T-REX-U2OS cells were transiently co-transfected with a 4xCSL-luciferase reporter construct and full-length Notch1 cDNA constructs encoding mutated receptors that exhibit ligand-independent activation of Notch signaling: (A) class I point mutations; (B) insertional mutations p12 (class II), Jurkat (class III) and VSV (juxtamembrane). Activity of luciferase after treatment with the NRR WC75 Notch1 antibody (10 µg/ml) was measured in cell lysates using the Bright-Glo assay kit (Promega). Reporter activity induced by the wt-Notch1 construct was used as baseline control. Error bars represent standard deviation.

Figure 7. Comparison of the effects of NRR antibody WC75 or GSI on Notch1-dependent target gene expression in DND-41 cells.

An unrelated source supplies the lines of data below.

`src/hdl/tdr_pkg.sv`:
```
`default_nettype none

package tdr_pkg;

    // Number of latency pipelines
    localparam int unsigned num_opgroups = 3;

    // Payload word
    typedef logic [15:0] data_t;

    // Opgroup code, one code per pipeline
    typedef logic [1:0] op_t;

    // Retry id, the id space must exceed the copies in flight
    typedef logic [4:0] id_t;

    // Entries in the retry table
    localparam int unsigned num_ids = 2 ** $bits(id_t);

endpackage

`default_nettype wire

```
`src/hdl/opgroup_pipe.sv`:
```
`timescale 1ns/10ps
`default_nettype none

module opgroup_pipe #(
    parameter int unsigned depth = 2
) (
    input  logic           clk_i,
    input  logic           rst_i,
    input  tdr_pkg::data_t data_i,
    input  tdr_pkg::id_t   id_i,
    input  logic           valid_i,
    output logic           ready_o,
    output tdr_pkg::data_t data_o,
    output tdr_pkg::id_t   id_o,
    output logic           valid_o,
    input  logic           ready_i
);

    // Index i holds the item after i stages
    tdr_pkg::data_t pipe_data  [0:depth];
    tdr_pkg::id_t   pipe_id    [0:depth];
    logic           pipe_valid [0:depth];
    logic           pipe_ready [0:depth];

    assign pipe_data[0] = data_i;
    assign pipe_id[0] = id_i;
    assign pipe_valid[0] = valid_i;
    assign ready_o = pipe_ready[0];

    for (genvar i = 0; i < depth; i++) begin : gen_stage
        // Advance into a free stage or over a bubble
        assign pipe_ready[i] = pipe_ready[i+1] | ~pipe_valid[i+1];

        always_ff @(posedge clk_i) begin
            if (rst_i) begin
                pipe_valid[i+1] <= 1'b0;
            end else if (pipe_ready[i]) begin
                pipe_valid[i+1] <= pipe_valid[i];
            end
        end

        always_ff @(posedge clk_i) begin
            if (pipe_ready[i] && pipe_valid[i]) begin
                pipe_data[i+1] <= pipe_data[i];
                pipe_id[i+1] <= pipe_id[i];
            end
        end
    end

    assign pipe_ready[depth] = ready_i;
    assign data_o = pipe_data[depth];
    assign id_o = pipe_id[depth];
    assign valid_o = pipe_valid[depth];

endmodule

`default_nettype wire

```
`src/hdl/retry_end.sv`:
```
`timescale 1ns/10ps
`default_nettype none

module retry_end (
    input  logic           clk_i,
    input  logic           rst_i,
    input  tdr_pkg::op_t   operation_i,
    input  tdr_pkg::data_t data_i,
    input  tdr_pkg::id_t   id_i,
    input  logic           faulty_i,
    input  logic           valid_i,
    output logic           ready_o,
    output tdr_pkg::op_t   operation_o,
    output tdr_pkg::data_t data_o,
    output logic           valid_o,
    input  logic           ready_i,
    output tdr_pkg::id_t   failed_id_o,
    output logic           failed_valid_o,
    input  logic           failed_ready_i
);

    // Good items leave, faulty ones go back by id
    assign operation_o = operation_i;
    assign data_o = data_i;
    assign valid_o = valid_i & ~faulty_i;

    assign failed_id_o = id_i;
    assign failed_valid_o = valid_i & faulty_i;

    assign ready_o = faulty_i ? failed_ready_i : ready_i;

    a_one_side_only: assert property (
        @(posedge clk_i) disable iff (rst_i) !(failed_valid_o && valid_o)
    );

endmodule

`default_nettype wire

```
`src/hdl/retry_start.sv`:
```
`timescale 1ns/10ps
`default_nettype none

module retry_start (
    input  logic           clk_i,
    input  logic           rst_i,
    input  tdr_pkg::op_t   operation_i,
    input  tdr_pkg::data_t data_i,
    input  logic           valid_i,
    output logic           ready_o,
    output tdr_pkg::op_t   operation_o,
    output tdr_pkg::data_t data_o,
    output tdr_pkg::id_t   id_o,
    output logic           valid_o,
    input  logic           ready_i,
    input  tdr_pkg::id_t   failed_id_i,
    input  logic           failed_valid_i,
    output logic           failed_ready_o
);

    // Copy of every issued item, indexed by id
    tdr_pkg::op_t   op_mem   [tdr_pkg::num_ids];
    tdr_pkg::data_t data_mem [tdr_pkg::num_ids];

    logic [tdr_pkg::num_ids-1:0] written_q;
    tdr_pkg::id_t                next_id_q;

    // One failed id waiting for re-issue
    logic         retry_valid_q;
    tdr_pkg::id_t retry_id_q;

    logic new_xfer;
    logic retry_xfer;
    logic failed_xfer;

    // Pending retry goes out ahead of new input
    assign operation_o = retry_valid_q ? op_mem[retry_id_q] : operation_i;
    assign data_o = retry_valid_q ? data_mem[retry_id_q] : data_i;
    assign id_o = retry_valid_q ? retry_id_q : next_id_q;
    assign valid_o = retry_valid_q | valid_i;
    assign ready_o = ready_i & ~retry_valid_q;

    // Slot frees up in the cycle its retry is taken
    assign failed_ready_o = ~retry_valid_q | ready_i;

    assign new_xfer = valid_i & ready_o;
    assign retry_xfer = retry_valid_q & ready_i;
    assign failed_xfer = failed_valid_i & failed_ready_o;

    always_ff @(posedge clk_i) begin
        if (rst_i) begin
            next_id_q <= '0;
            written_q <= '0;
            retry_valid_q <= 1'b0;
        end else begin
            if (new_xfer) begin
                next_id_q <= next_id_q + 1'b1;
                written_q[next_id_q] <= 1'b1;
            end
            if (failed_xfer) begin
                retry_valid_q <= 1'b1;
            end else if (retry_xfer) begin
                retry_valid_q <= 1'b0;
            end
        end
    end

    always_ff @(posedge clk_i) begin
        if (new_xfer) begin
            op_mem[next_id_q] <= operation_i;
            data_mem[next_id_q] <= data_i;
        end
        if (failed_xfer) begin
            retry_id_q <= failed_id_i;
        end
    end

    // Ids coming back from the exit were handed out here
    a_failed_id_known: assert property (
        @(posedge clk_i) disable iff (rst_i) failed_valid_i |-> written_q[failed_id_i]
    );

endmodule

`default_nettype wire

```
`src/hdl/rr_arb_lock.sv`:
```
`timescale 1ns/10ps
`default_nettype none

module rr_arb_lock (
    input  logic                             clk_i,
    input  logic                             rst_i,
    input  logic                             lock_i,
    input  logic [tdr_pkg::num_opgroups-1:0] valid_i,
    output logic [tdr_pkg::num_opgroups-1:0] ready_o,
    input  tdr_pkg::data_t                   data0_i,
    input  tdr_pkg::data_t                   data1_i,
    input  tdr_pkg::data_t                   data2_i,
    input  tdr_pkg::id_t                     id0_i,
    input  tdr_pkg::id_t                     id1_i,
    input  tdr_pkg::id_t                     id2_i,
    output logic                             valid_o,
    input  logic                             ready_i,
    output tdr_pkg::data_t                   data_o,
    output tdr_pkg::id_t                     id_o,
    output tdr_pkg::op_t                     operation_o
);

    tdr_pkg::data_t data_in [tdr_pkg::num_opgroups];
    tdr_pkg::id_t   id_in   [tdr_pkg::num_opgroups];

    // Highest priority index and the index granted last
    tdr_pkg::op_t ptr_q;
    tdr_pkg::op_t last_q;
    tdr_pkg::op_t sel;

    assign data_in[0] = data0_i;
    assign data_in[1] = data1_i;
    assign data_in[2] = data2_i;
    assign id_in[0] = id0_i;
    assign id_in[1] = id1_i;
    assign id_in[2] = id2_i;

    always_comb begin
        int unsigned idx;
        logic        found;
        sel = ptr_q;
        found = 1'b0;
        // First valid input at or after the pointer
        for (int unsigned k = 0; k < tdr_pkg::num_opgroups; k++) begin
            idx = (ptr_q + k) % tdr_pkg::num_opgroups;
            if (!found && valid_i[idx]) begin
                sel = tdr_pkg::op_t'(idx);
                found = 1'b1;
            end
        end
        // Locked grant stays with the last winner
        if (lock_i) begin
            sel = last_q;
        end
    end

    assign valid_o = valid_i[sel];
    assign data_o = data_in[sel];
    assign id_o = id_in[sel];
    assign operation_o = sel;

    always_comb begin
        ready_o = '0;
        ready_o[sel] = ready_i;
    end

    always_ff @(posedge clk_i) begin
        if (rst_i) begin
            ptr_q <= '0;
            last_q <= '0;
        end else if (valid_o && ready_i) begin
            last_q <= sel;
            if (!lock_i) begin
                ptr_q <= (sel == tdr_pkg::op_t'(tdr_pkg::num_opgroups - 1)) ? '0 : sel + 1'b1;
            end
        end
    end

    a_ready_onehot: assert property (
        @(posedge clk_i) disable iff (rst_i) $onehot0(ready_o)
    );

endmodule

`default_nettype wire

```
`src/hdl/tdr_retry_top.sv`:
```
`timescale 1ns/10ps
`default_nettype none

module tdr_retry_top #(
    parameter int unsigned opgroup_depths [tdr_pkg::num_opgroups] = '{2, 3, 4},
    parameter int unsigned lock_timeout = 5
) (
    input  logic           clk_i,
    input  logic           rst_i,
    input  tdr_pkg::op_t   operation_i,
    input  tdr_pkg::data_t data_i,
    input  logic           valid_i,
    output logic           ready_o,
    input  tdr_pkg::data_t fault_data_i,
    output tdr_pkg::op_t   operation_o,
    output tdr_pkg::data_t data_o,
    output logic           valid_o,
    input  logic           ready_i
);

    // Retry start to DMR start
    tdr_pkg::op_t   rs_op;
    tdr_pkg::data_t rs_data;
    tdr_pkg::id_t   rs_id;
    logic           rs_valid, rs_ready;

    // DMR start to the pipes
    tdr_pkg::op_t   ds_op;
    tdr_pkg::data_t ds_data;
    tdr_pkg::id_t   ds_id;
    logic           ds_valid, ds_ready;

    tdr_pkg::data_t                   pipe_in_data;
    logic [tdr_pkg::num_opgroups-1:0] pipe_in_valid, pipe_in_ready;
    tdr_pkg::data_t                   po_data [tdr_pkg::num_opgroups];
    tdr_pkg::id_t                     po_id   [tdr_pkg::num_opgroups];
    logic [tdr_pkg::num_opgroups-1:0] po_valid, po_ready;

    // Arbiter to DMR end
    tdr_pkg::op_t   arb_op;
    tdr_pkg::data_t arb_data;
    tdr_pkg::id_t   arb_id;
    logic           arb_valid, arb_ready, lock;

    // DMR end to retry end, plus the retry link
    tdr_pkg::op_t   de_op;
    tdr_pkg::data_t de_data;
    tdr_pkg::id_t   de_id, failed_id;
    logic           de_faulty, de_valid, de_ready;
    logic           failed_valid, failed_ready;

    retry_start i_retry_start (
        .clk_i(clk_i), .rst_i(rst_i),
        .operation_i(operation_i), .data_i(data_i), .valid_i(valid_i), .ready_o(ready_o),
        .operation_o(rs_op), .data_o(rs_data), .id_o(rs_id),
        .valid_o(rs_valid), .ready_i(rs_ready),
        .failed_id_i(failed_id), .failed_valid_i(failed_valid), .failed_ready_o(failed_ready)
    );

    time_dmr_start i_time_dmr_start (
        .clk_i(clk_i), .rst_i(rst_i),
        .operation_i(rs_op), .data_i(rs_data), .id_i(rs_id),
        .valid_i(rs_valid), .ready_o(rs_ready),
        .operation_o(ds_op), .data_o(ds_data), .id_o(ds_id),
        .valid_o(ds_valid), .ready_i(ds_ready)
    );

    // Fault injection on the data entering the pipes
    assign pipe_in_data = ds_data ^ fault_data_i;
    assign ds_ready = pipe_in_ready[ds_op];

    for (genvar g = 0; g < tdr_pkg::num_opgroups; g++) begin : gen_opgroup
        assign pipe_in_valid[g] = ds_valid && (ds_op == tdr_pkg::op_t'(g));

        opgroup_pipe #(
            .depth(opgroup_depths[g])
        ) i_opgroup_pipe (
            .clk_i(clk_i), .rst_i(rst_i),
            .data_i(pipe_in_data), .id_i(ds_id),
            .valid_i(pipe_in_valid[g]), .ready_o(pipe_in_ready[g]),
            .data_o(po_data[g]), .id_o(po_id[g]),
            .valid_o(po_valid[g]), .ready_i(po_ready[g])
        );
    end

    rr_arb_lock i_rr_arb_lock (
        .clk_i(clk_i), .rst_i(rst_i), .lock_i(lock),
        .valid_i(po_valid), .ready_o(po_ready),
        .data0_i(po_data[0]), .data1_i(po_data[1]), .data2_i(po_data[2]),
        .id0_i(po_id[0]), .id1_i(po_id[1]), .id2_i(po_id[2]),
        .valid_o(arb_valid), .ready_i(arb_ready),
        .data_o(arb_data), .id_o(arb_id), .operation_o(arb_op)
    );

    time_dmr_end #(
        .lock_timeout(lock_timeout)
    ) i_time_dmr_end (
        .clk_i(clk_i), .rst_i(rst_i),
        .operation_i(arb_op), .data_i(arb_data), .id_i(arb_id),
        .valid_i(arb_valid), .ready_o(arb_ready),
        .operation_o(de_op), .data_o(de_data), .id_o(de_id), .faulty_o(de_faulty),
        .valid_o(de_valid), .ready_i(de_ready), .lock_o(lock)
    );

    retry_end i_retry_end (
        .clk_i(clk_i), .rst_i(rst_i),
        .operation_i(de_op), .data_i(de_data), .id_i(de_id), .faulty_i(de_faulty),
        .valid_i(de_valid), .ready_o(de_ready),
        .operation_o(operation_o), .data_o(data_o), .valid_o(valid_o), .ready_i(ready_i),
        .failed_id_o(failed_id), .failed_valid_o(failed_valid), .failed_ready_i(failed_ready)
    );

    // Issued codes, retries included, select an existing pipe
    a_op_in_range: assert property (
        @(posedge clk_i) disable iff (rst_i) ds_valid |-> ds_op < tdr_pkg::num_opgroups
    );

endmodule

`default_nettype wire

```
`src/hdl/time_dmr_end.sv`:
```
`timescale 1ns/10ps
`default_nettype none

module time_dmr_end #(
    parameter int unsigned lock_timeout = 5
) (
    input  logic           clk_i,
    input  logic           rst_i,
    input  tdr_pkg::op_t   operation_i,
    input  tdr_pkg::data_t data_i,
    input  tdr_pkg::id_t   id_i,
    input  logic           valid_i,
    output logic           ready_o,
    output tdr_pkg::op_t   operation_o,
    output tdr_pkg::data_t data_o,
    output tdr_pkg::id_t   id_o,
    output logic           faulty_o,
    output logic           valid_o,
    input  logic           ready_i,
    output logic           lock_o
);

    typedef enum logic {
        st_first,
        st_second
    } state_t;

    localparam int unsigned cnt_width = $clog2(lock_timeout + 1);

    state_t               state_q;
    logic [cnt_width-1:0] cnt_q;
    logic                 timed_out;

    // First copy, kept until its partner shows up
    tdr_pkg::op_t   op_q;
    tdr_pkg::data_t data_q;
    tdr_pkg::id_t   id_q;

    assign timed_out = (state_q == st_second) && (cnt_q == cnt_width'(lock_timeout));

    // Hold the arbiter on this opgroup while the partner is awaited
    assign lock_o = (state_q == st_second) && !timed_out;

    assign operation_o = op_q;
    assign data_o = data_q;
    assign id_o = id_q;

    always_comb begin
        ready_o = 1'b1;
        valid_o = 1'b0;
        faulty_o = 1'b0;
        case (state_q)
            st_first: begin
                // Absorb the first copy silently
                ready_o = 1'b1;
            end
            st_second: begin
                if (timed_out) begin
                    ready_o = 1'b0;
                    valid_o = 1'b1;
                    faulty_o = 1'b1;
                end else begin
                    ready_o = ready_i;
                    valid_o = valid_i;
                    faulty_o = (data_i != data_q) || (id_i != id_q);
                end
            end
            default: begin
                ready_o = 1'b0;
            end
        endcase
    end

    always_ff @(posedge clk_i) begin
        if (rst_i) begin
            state_q <= st_first;
            cnt_q <= '0;
        end else begin
            case (state_q)
                st_first: begin
                    if (valid_i) begin
                        state_q <= st_second;
                        cnt_q <= '0;
                    end
                end
                st_second: begin
                    if (valid_o && ready_i) begin
                        state_q <= st_first;
                    end else if (!valid_i && !timed_out) begin
                        cnt_q <= cnt_q + 1'b1;
                    end
                end
                default: begin
                    state_q <= st_first;
                end
            endcase
        end
    end

    always_ff @(posedge clk_i) begin
        if (state_q == st_first && valid_i) begin
            op_q <= operation_i;
            data_q <= data_i;
            id_q <= id_i;
        end
    end

    a_cnt_bounded: assert property (
        @(posedge clk_i) disable iff (rst_i) cnt_q <= cnt_width'(lock_timeout)
    );

endmodule

`default_nettype wire

```
`src/hdl/time_dmr_start.sv`:
```
`timescale 1ns/10ps
`default_nettype none

module time_dmr_start (
    input  logic           clk_i,
    input  logic           rst_i,
    input  tdr_pkg::op_t   operation_i,
    input  tdr_pkg::data_t data_i,
    input  tdr_pkg::id_t   id_i,
    input  logic           valid_i,
    output logic           ready_o,
    output tdr_pkg::op_t   operation_o,
    output tdr_pkg::data_t data_o,
    output tdr_pkg::id_t   id_o,
    output logic           valid_o,
    input  logic           ready_i
);

    logic valid_q;
    // Low while copy 0 waits, high for copy 1
    logic copy_q;

    tdr_pkg::op_t   op_q;
    tdr_pkg::data_t data_q;
    tdr_pkg::id_t   id_q;

    // Next item only after both copies are gone
    assign ready_o = ~valid_q;
    assign valid_o = valid_q;
    assign operation_o = op_q;
    assign data_o = data_q;
    assign id_o = id_q;

    always_ff @(posedge clk_i) begin
        if (rst_i) begin
            valid_q <= 1'b0;
            copy_q <= 1'b0;
        end else if (valid_i && ready_o) begin
            valid_q <= 1'b1;
            copy_q <= 1'b0;
        end else if (valid_q && ready_i) begin
            valid_q <= ~copy_q;
            copy_q <= ~copy_q;
        end
    end

    always_ff @(posedge clk_i) begin
        if (valid_i && ready_o) begin
            op_q <= operation_i;
            data_q <= data_i;
            id_q <= id_i;
        end
    end

    a_hold_until_taken: assert property (
        @(posedge clk_i) disable iff (rst_i)
        valid_o && !ready_i |=> valid_o && $stable(data_o) && $stable(id_o)
    );

endmodule

`default_nettype wire
```
`config.mk`:
```
export PLATFORM = sky130hd
export DESIGN_NAME = tdr_retry_top
export DESIGN_NICKNAME = d
export VERILOG_FILES = /design/src/hdl/tdr_pkg.sv /design/src/hdl/opgroup_pipe.sv /design/src/hdl/retry_end.sv /design/src/hdl/retry_start.sv /design/src/hdl/rr_arb_lock.sv /design/src/hdl/tdr_retry_top.sv /design/src/hdl/time_dmr_end.sv /design/src/hdl/time_dmr_start.sv
export SDC_FILE = /design/constraint.sdc
export NUM_CORES = 1
export LEC_CHECK = 0
export BUFFER_PORTS_ARGS = -buffer_cell sky130_fd_sc_hd__buf_2
export CAP_MARGIN = 20
export CELL_PAD_IN_SITES_DETAIL_PLACEMENT = 1
export CELL_PAD_IN_SITES_GLOBAL_PLACEMENT = 1
export CORE_UTILIZATION = 54
export CTS_BUF_LIST = sky130_fd_sc_hd__clkbuf_4 sky130_fd_sc_hd__clkbuf_8 sky130_fd_sc_hd__clkbuf_16
export CTS_CLUSTER_SIZE = 20
export DETAILED_ROUTE_END_ITERATION = 16
export PLACE_DENSITY_LB_ADDON = 0.1
export SLEW_MARGIN = 15
export SYNTH_ARGS = -nofsm -noshare
export SYNTH_HDL_FRONTEND = slang
export SYNTH_HIERARCHICAL = 1
export SYNTH_SLANG_ARGS = --single-unit
```
`constraint.sdc`:
```
create_clock -name clk_i -period 16.04 [get_ports clk_i]
set_input_delay 1.604 -clock clk_i [delete_from_list [all_inputs] [get_ports clk_i]]
set_output_delay 1.604 -clock clk_i [all_outputs]
set_load 0.1 [all_outputs]
```
==> results of run 1 <==
-- cell usage after synthesis, drive strengths merged (2+ instances only) --
cell	count	area (um2)
inv	23	86.33
buf	137	1041
o21ai	30	150.1
a21boi	3	26.28
edfxtp	816	24500
xnor2	3	26.28
o22ai	2	12.51
o21a	3	22.52
nand4	4	25.02
a211oi	2	20.02
nand3b	11	95.09
nand2b	10	62.56
or2	4	25.02
or3b	2	17.52
a21o	2	15.01
nor3	2	10.01
ha	10	125.1
nand3	3	15.01
nand2	45	168.9
xor2	38	332.8
a22oi	146	1096
nor2	50	187.7
mux2	29	334.1
and2	13	90.09
o31ai	2	20.02
clkbuf	39	166.4
nor4	23	165.2
and2b	2	17.52
nand4b	2	23.77
a21oi	89	449.2
and3b	2	20.02
dfxtp	30	600.6
nor2b	7	43.79
a311oi	3	26.28
nor3b	2	15.01
mux2i	313	3133
-- critical path, stage by stage, from the launching register on --
cell and delay, ps:
sky130_fd_sc_hd__dfxtp_1 410, sky130_fd_sc_hd__inv_1 110, sky130_fd_sc_hd__ha_1 480, sky130_fd_sc_hd__nand3b_1 170, sky130_fd_sc_hd__o21a_1 180, sky130_fd_sc_hd__a311oi_1 340
sky130_fd_sc_hd__a22o_1 180, sky130_fd_sc_hd__buf_4 260, sky130_fd_sc_hd__and2_1 650, sky130_fd_sc_hd__nand2_1 110, sky130_fd_sc_hd__o21ai_0 160, sky130_fd_sc_hd__xor2_1 110
sky130_fd_sc_hd__nor4_1 560, sky130_fd_sc_hd__nand3_1 140, sky130_fd_sc_hd__o21a_1 250, sky130_fd_sc_hd__and2b_2 240, sky130_fd_sc_hd__buf_2 420
-- layout make-up --
type,instances,area [um2]
Inverter,23,86.33
Timing Repair Buffer,100,620.6
Fill cell,5285,23980
Clock buffer,113,2409
Clock inverter,43,447.9
Tap cell,782,978.4
Sequential cell,846,25110
Multi-Input combinational cell,875,7069
-- final timing paths --
check,end,cells after the start
worst max-delay path,valid_o,16
worst min-delay path,gen_opgroup[2].i_opgroup_pipe/data_o[14]$_DFFE_PP_,0
worst max register to register,gen_opgroup[1].i_opgroup_pipe/pipe_data[46]$_DFFE_PP_,22
worst min register to register,gen_opgroup[2].i_opgroup_pipe/data_o[14]$_DFFE_PP_,0
-- metal layers --
layer  routed length, um  global-route usage  vias up
met5                   0                   0        -
met4                1828             0.07064        0
met3                3429             0.04074      104
met2               39440              0.4325      420
met1               32030              0.3169     8664
li1                    -                   -     7434
-- logic make-up (layout without fill, tap and decap cells) --
kind of cell,after synthesis,count (layout),share of synthesized area
flip-flops,846,846,0.7528
AND/OR/NAND/NOR,188,188,0.03092
adder cells (fa/ha/maj),10,10,0.003752
multiplexers,342,342,0.1040
buffers and inverters,199,279,0.03880
AO/OA/AOI/OAI,294,294,0.05895
XOR/XNOR,41,41,0.01077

A) Following treatment of DND-41 cells for 72 hr with either DMSO (0.08%), GSI (compound E, 1 µM), control nonspecific human antibody (10 µg/ml), or NRR antibody WC75 (10 µg/ml), the expression levels of 20 genes that define a T-ALL-specific Notch1 signature were measured with a ligation-mediated amplification/fluorescent bead-based detection system. Each column represents an independent experimental replicate. Dark red indicates high gene expression and dark blue low gene expression. Notch marker gene expression is depicted as a ratio of the expression of the marker gene relative to the mean of four control genes. The summed score combines expression ratios by summing them with a sign determined by the expected direction of regulation as determined from the positive controls (GSI-treated). The weighted summed score metric is a variant of the summed score metric that combines expression ratios by summing them with a weight and sign determined by the signal-to-noise ratio of the positive control (GSI-treated) and negative controls (DMSO-treated). B) DTX1 and c-MYC expression levels assessed by qRT-PCR following 3 days of treatment of DND-41 cells with control nonspecific human antibody (IgG, 10 µg/ml), WC75 NRR-N1 antibody (10 µg/ml), or GSI (compound E, 1 µM). Expression of each transcript was determined in triplicate, and each experiment was repeated three times.

Figure 8. NRR WC75 Notch1 antibody proliferation of T-ALL cells.

Proliferation of DND-41 (L1594P/D1610V NRR-N1 mutations) and KOPT-K1 (L1601P NRR-N1 mutation) cells (2.5×10³ cells/well) was assessed in a 384-well format for up to 5 days in the presence of either the WC75 antibody (10 µg/ml) or the gamma secretase inhibitor compound E (GSI, 100 nM). Growth inhibition was measured by CellTiter-Glo® (Promega).